What is required: Below are entries. Pull out all lines containing "parameter".

(Excerpted records begins)

## src/rtl/tem_pkg.sv

```systemverilog
package tem_pkg;

    // Window state: closed until the first tick, then open for good.
    typedef enum logic {
        WIN_IDLE = 1'b0,
        WIN_OPEN = 1'b1
    } win_state_e;

    typedef struct packed {
        win_state_e state;
        logic       void_f;
        logic       err_seen;
    } win_regs_t;

endpackage

```

## src/rtl/tem_counter.sv

```systemverilog
module tem_counter #(
    parameter int unsigned TARGET = 4,
    parameter int unsigned CNT_W  = $clog2(TARGET + 1)
) (
    input  logic clk,
    input  logic rst,
    input  logic clear_i,
    input  logic inc_i,
    output logic reach_o,
    output logic full_o
);

    localparam logic [CNT_W-1:0] LAST = CNT_W'(TARGET - 1);

    typedef struct packed {
        logic [CNT_W-1:0] cnt;
        logic             full;
    } cnt_regs_t;

    cnt_regs_t r_q, r_d;

    // reach_o is taken from the state before clear_i acts, so an event on a
    // restart cycle still closes the old window.
    always_comb begin
        r_d     = r_q;
        reach_o = inc_i && !r_q.full && (r_q.cnt == LAST);
        if (rst || clear_i) begin
            r_d.cnt  = '0;
            r_d.full = 1'b0;
        end else if (inc_i && !r_q.full) begin
            r_d.cnt = r_q.cnt + CNT_W'(1);
            if (r_q.cnt == LAST) begin
                r_d.full = 1'b1;
            end
        end
    end

    always_ff @(posedge clk) begin
        r_q <= r_d;
    end

    assign full_o = r_q.full;

endmodule

```

## src/rtl/tem_window.sv

```systemverilog
module tem_window
    import tem_pkg::*;
(
    input  logic clk,
    input  logic rst,
    input  logic tick_i,
    input  logic rst_evt_i,
    input  logic err_evt_i,
    output logic open_o,
    output logic void_o,
    output logic err_seen_o
);

    win_regs_t w_q, w_d;

    always_comb begin
        w_d = w_q;
        if (rst) begin
            w_d.state    = WIN_IDLE;
            w_d.void_f   = 1'b0;
            w_d.err_seen = 1'b0;
        end else if (tick_i) begin
            // A reset event on the opening tick is ignored. An error on it counts.
            w_d.state    = WIN_OPEN;
            w_d.void_f   = 1'b0;
            w_d.err_seen = err_evt_i;
        end else if (w_q.state == WIN_OPEN) begin
            w_d.void_f   = w_q.void_f | rst_evt_i;
            w_d.err_seen = w_q.err_seen | err_evt_i;
        end
    end

    always_ff @(posedge clk) begin
        w_q <= w_d;
    end

    assign open_o     = (w_q.state == WIN_OPEN);
    assign void_o     = w_q.void_f;
    assign err_seen_o = w_q.err_seen;

endmodule

```

## src/rtl/tick_event_monitor.sv

```systemverilog
module tick_event_monitor #(
    parameter int unsigned EVENT_TARGET = 4
) (
    input  logic clk,
    input  logic rst,
    input  logic tick_i,
    input  logic sense_i,
    input  logic rst_evt_i,
    input  logic err_evt_i,
    output logic viol_o,
    output logic viol_sticky_o
);

    localparam int unsigned CNT_W = $clog2(EVENT_TARGET + 1);

    logic win_open, win_void, win_err;
    logic cnt_reach, cnt_full;
    logic sense_inc;
    logic viol_now;

    typedef struct packed {
        logic sticky;
    } top_regs_t;

    top_regs_t t_q, t_d;

    assign sense_inc = sense_i && win_open;

    tem_window u_window (
        .clk        (clk),
        .rst        (rst),
        .tick_i     (tick_i),
        .rst_evt_i  (rst_evt_i),
        .err_evt_i  (err_evt_i),
        .open_o     (win_open),
        .void_o     (win_void),
        .err_seen_o (win_err)
    );

    tem_counter #(
        .TARGET (EVENT_TARGET),
        .CNT_W  (CNT_W)
    ) u_counter (
        .clk     (clk),
        .rst     (rst),
        .clear_i (tick_i),
        .inc_i   (sense_inc),
        .reach_o (cnt_reach),
        .full_o  (cnt_full)
    );

    // Completing cycle: this cycle's reset and error pulses also decide.
    always_comb begin
        viol_now = !rst && cnt_reach && !win_void && !win_err
                   && !rst_evt_i && !err_evt_i;
        t_d = t_q;
        if (rst) begin
            t_d.sticky = 1'b0;
        end else if (viol_now) begin
            t_d.sticky = 1'b1;
        end
    end

    always_ff @(posedge clk) begin
        t_q <= t_d;
    end

    assign viol_o        = viol_now;
    assign viol_sticky_o = t_q.sticky;

    logic unused_full;
    assign unused_full = cnt_full;

endmodule

```

## config.mk

```make
export PLATFORM = sky130hd
export DESIGN_NAME = tick_event_monitor
export DESIGN_NICKNAME = d
export VERILOG_FILES = /design/src/rtl/tem_pkg.sv /design/src/rtl/tem_counter.sv /design/src/rtl/tem_window.sv /design/src/rtl/tick_event_monitor.sv
export SDC_FILE = /design/constraint.sdc
export NUM_CORES = 1
export LEC_CHECK = 0
export BUFFER_PORTS_ARGS = -buffer_cell sky130_fd_sc_hd__buf_2
export CAP_MARGIN = 20
export CELL_PAD_IN_SITES_DETAIL_PLACEMENT = 0
export CELL_PAD_IN_SITES_GLOBAL_PLACEMENT = 1
export CORE_AREA = 4 4 41 43
export CTS_CLUSTER_SIZE = 8
export DETAILED_ROUTE_END_ITERATION = 7
export DIE_AREA = 0 0 45 47
export PLACE_DENSITY_LB_ADDON = 0.08
export SLEW_MARGIN = 40
export SYNTH_ARGS = -nofsm -noshare
export SYNTH_HDL_FRONTEND = slang
export SYNTH_SLANG_ARGS = --single-unit
```

## constraint.sdc

```tcl
create_clock -name clk -period 1.5 [get_ports clk]
set_clock_uncertainty 0.2 [all_clocks]
set_input_delay 0.225 -clock clk [delete_from_list [all_inputs] [get_ports clk]]
set_output_delay 0.225 -clock clk [all_outputs]
set_load 0.02 [all_outputs]
```

==> results.cfg <==
[global_route]
antenna_found_initial = 0
grt_pass1_wl_um = 1170
first_global_vias = 267
track_usage = 0.0831
remaining_overflow_grt = 0
grt_max_degree = 10

[status]
status = complete, but fails checks
violations = negative setup slack

[yosys]
synth_simple_gate_area_share = 0.186
synth_ff_type = sky130_fd_sc_hd__dfxtp_1
synth.cell_area_um2 = 343
synth_edf_count = 0
muxShareOfSynthArea = 0.0292
synth_common_cells = sky130_fd_sc_hd__dfxtp_1 (8), sky130_fd_sc_hd__a21oi_1 (4), sky130_fd_sc_hd__nor3_1 (4), sky130_fd_sc_hd__nor2_1 (3)
ys_types = 17
yosys.area.top_type = sky130_fd_sc_hd__dfxtp_1
postSynthCellCount = 34
synth_compound_gate_area_share = 0.153
post_synthesis_mean_instance_area_um2 = 10.1
largest_family_of_logic_cells_by_synthesized_area = simple AND/OR/NAND/NOR gates
synth_seq_area_share = 0.467
synth_nets = 42
synth_largest_type_area_fraction = 0.467
yosys_register_bits = 8
post_synth_xor_area_fraction = 0.0255
post-synth-top-count-cell = sky130_fd_sc_hd__dfxtp_1
synth-adder-area-share = 0.0730
async_reset_ff_frac = 0
synth_top_cells_by_area = sky130_fd_sc_hd__dfxtp_1 (47%), sky130_fd_sc_hd__a2111oi_4 (8.0%), sky130_fd_sc_hd__ha_1 (7.3%), sky130_fd_sc_hd__a21oi_1 (5.8%), sky130_fd_sc_hd__nor3_1 (5.8%)
yosys_warnings = 0

[timing]
totalNegativeSetupSlack_ns = -0.120
fin_crit_ns = 1.62
report.final.hold_viol_count = 0
final-setup-viol-count = 1
setup_slack_ns = -0.120
slew_viol_final = 0
grt_setup_unrepaired = yes
worst_slew_pin_slew_ns = 0.252
slew_headroom = 0.831
post-route-period-util = 1.08
maxClockFrequency_mhz = 617

[die]
die_h_um = 47
floorplan.initialDensity = 0.263
std_cell_rows = 13
top_level_ports = 8
die_area_mm2 = 0.00212
placeableCoreArea_mm2 = 0.00130
die_width_um = 45

[pwr]
intPower_uw = 331
comb_power_share = 0.103
power_frac_seq = 0.519
power_switching_uw = 103
p_leak_uw = 0.000178
power_switching_share = 0.238
powerDensity_mw_per_mm2 = 862
clkPwrFrac = 0.378
peakVddDrop_mv = 0.423

[detailed_routing]
finalWirelength_um = 740
initial_drt_pass_iterations = 4
drt_first_iter_violations = 5
drt_drc_violations_left = 0
antenna_left = 0
vias = 277
wl_per_cell_um = 12.1
route.detailed.vias_per_inst = 4.54

[placed_design]
gp_routability_congestion = 0.721
numPortBuffers = 7
post-dp-hpwl_um = 517

[critical_path]
worst_path_max_delay_cell = sky130_fd_sc_hd__dfxtp_1
worst-path-max-fanout = 2
worst_path_largest_cell_delay_ns = 0.34
critical_path.n_buffers_inverters = 1
arrival_time_reported_for_the_critical_path_endpoint_ns = 1.20
crit_path_start_kind = flop
kind_of_end_point_of_the_critical_path = output port
required_ns = 1.07
path_delay_family = simple AND/OR/NAND/NOR gates
critPathKind = reg2out
crit_path_cell_trace = nor4_4 > nand3_4 > nor2_4 > buf_6

[job]
cap_viol_max_count = 0

[clock_tree]
cts_tree = done
numCtsBuffers = 3
tritoncts_num_sinks = 8
ctsHoldBuffers = 0
insertion_delay_ns = 0.25
clkTransAtPathRegs_ns = 0.06
htreeDepth = 1
clock-root-buffer = sky130_fd_sc_hd__clkbuf_4
clock_tree.buffer_depth = 2

[layout]
final_layout_size_suffix_gt1_frac = 0.522
area_growth_syn_to_layout_pct = 47.1
diodes = 0
layout_net_count = 56
post-route-util = 0.388

[worst_hold_path]
worstHoldPathType = in2reg
[power by group through the flow]
stage,Sequential (uW),Combinational (uW),Clock [uW]
5_1_grt,226,49.5,179
6_report,226,44.9,164
2_1_floorplan,227,24.9,0
4_1_cts,224,40.6,174
3_3_place_gp,227,35.0,0
3_5_place_dp,228,36.2,0
[through the flow]
stage / hold WS [ns] / cell area (um2) / power (uW) / std cells / setup WS, ns
global placement: 0.233 / 389 / 262 / 55 / 0.0385
CTS: 0.0401 / 468 / 438 / 60 / -0.171
finish: 0.0569 / 504 / 435 / 61 / -0.120
detailed placement: 0.249 / 389 / 264 / 55 / 0.0298
global route: 0.0570 / 504 / 455 / 61 / -0.189
floorplan: 0.0893 / 343 / 251 / 34 / 0.0676
[registers in the layout, indices dropped and copies added (netlist names)]
name,count
u_counter.full_o,1
u_counter.r_q,3
u_window.err_seen_o,1
u_window.open_o,1
u_window.void_o,1
viol_sticky_o,1
[placed cells by master, fill, tap and decap left out, types with 2 or more instances in the layout]
master	instances
sky130_fd_sc_hd__a21oi_1	4
sky130_fd_sc_hd__ha_4	2
sky130_fd_sc_hd__buf_2	6
sky130_fd_sc_hd__dfxtp_1	6
sky130_fd_sc_hd__dfxtp_2	2
sky130_fd_sc_hd__nor3_1	4
sky130_fd_sc_hd__clkbuf_4	3
sky130_fd_sc_hd__nor2_1	2
sky130_fd_sc_hd__buf_4	4
sky130_fd_sc_hd__inv_1	2
[cell type report]
| cell class | instances | area [um2] |
|---|---|---|
| clock buffer | 3 | 22.5 |
| fill | 147 | 797 |
| inverter | 2 | 7.51 |
| multi-input combinational | 22 | 221 |
| sequential | 8 | 163 |
| tap | 15 | 18.8 |
| timing repair buffer | 11 | 71.3 |
[logic make-up (layout without fill, tap and decap cells)]
family / after synthesis / after routing
AO/OA/AOI/OAI: 6 / 6
XOR/XNOR: 1 / 1
adder cells (fa/ha/maj): 2 / 2
buffers and inverters: 4 / 16
flip-flops: 8 / 8
multiplexers: 1 / 1
AND/OR/NAND/NOR: 12 / 12
[final timing paths]
check	slack, ns	from	to	depth (start not counted)
setup / recovery	-0.12	u_window.err_seen_o	viol_o	4
hold reg to reg	0.26	viol_sticky_o	viol_sticky_o	2
setup reg to reg	0.08	u_window.open_o	u_counter.r_q[3]	4
hold / removal	0.06	tick_i	u_counter.r_q[3]	2
[routing by layer]
metal  vias up  wire, um  GRT usage
met5         -         0          0
met4         0         0     0.0877
met3         0        28     0.0230
met2         4       382      0.121
met1       129       330     0.0936
li1        144         -          -
[timing repair]
action,4_1_cts,5_1_grt
cloned,0,0
pin swaps,5,4
setup endpoints to repair,1,1
buffers inserted,2,1
gates resized for setup,9,6
(Power assumes the default switching activity.)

(Excerpted records ends)

Problem solution:
    parameter int unsigned TARGET = 4,
    parameter int unsigned CNT_W  = $clog2(TARGET + 1)
    parameter int unsigned EVENT_TARGET = 4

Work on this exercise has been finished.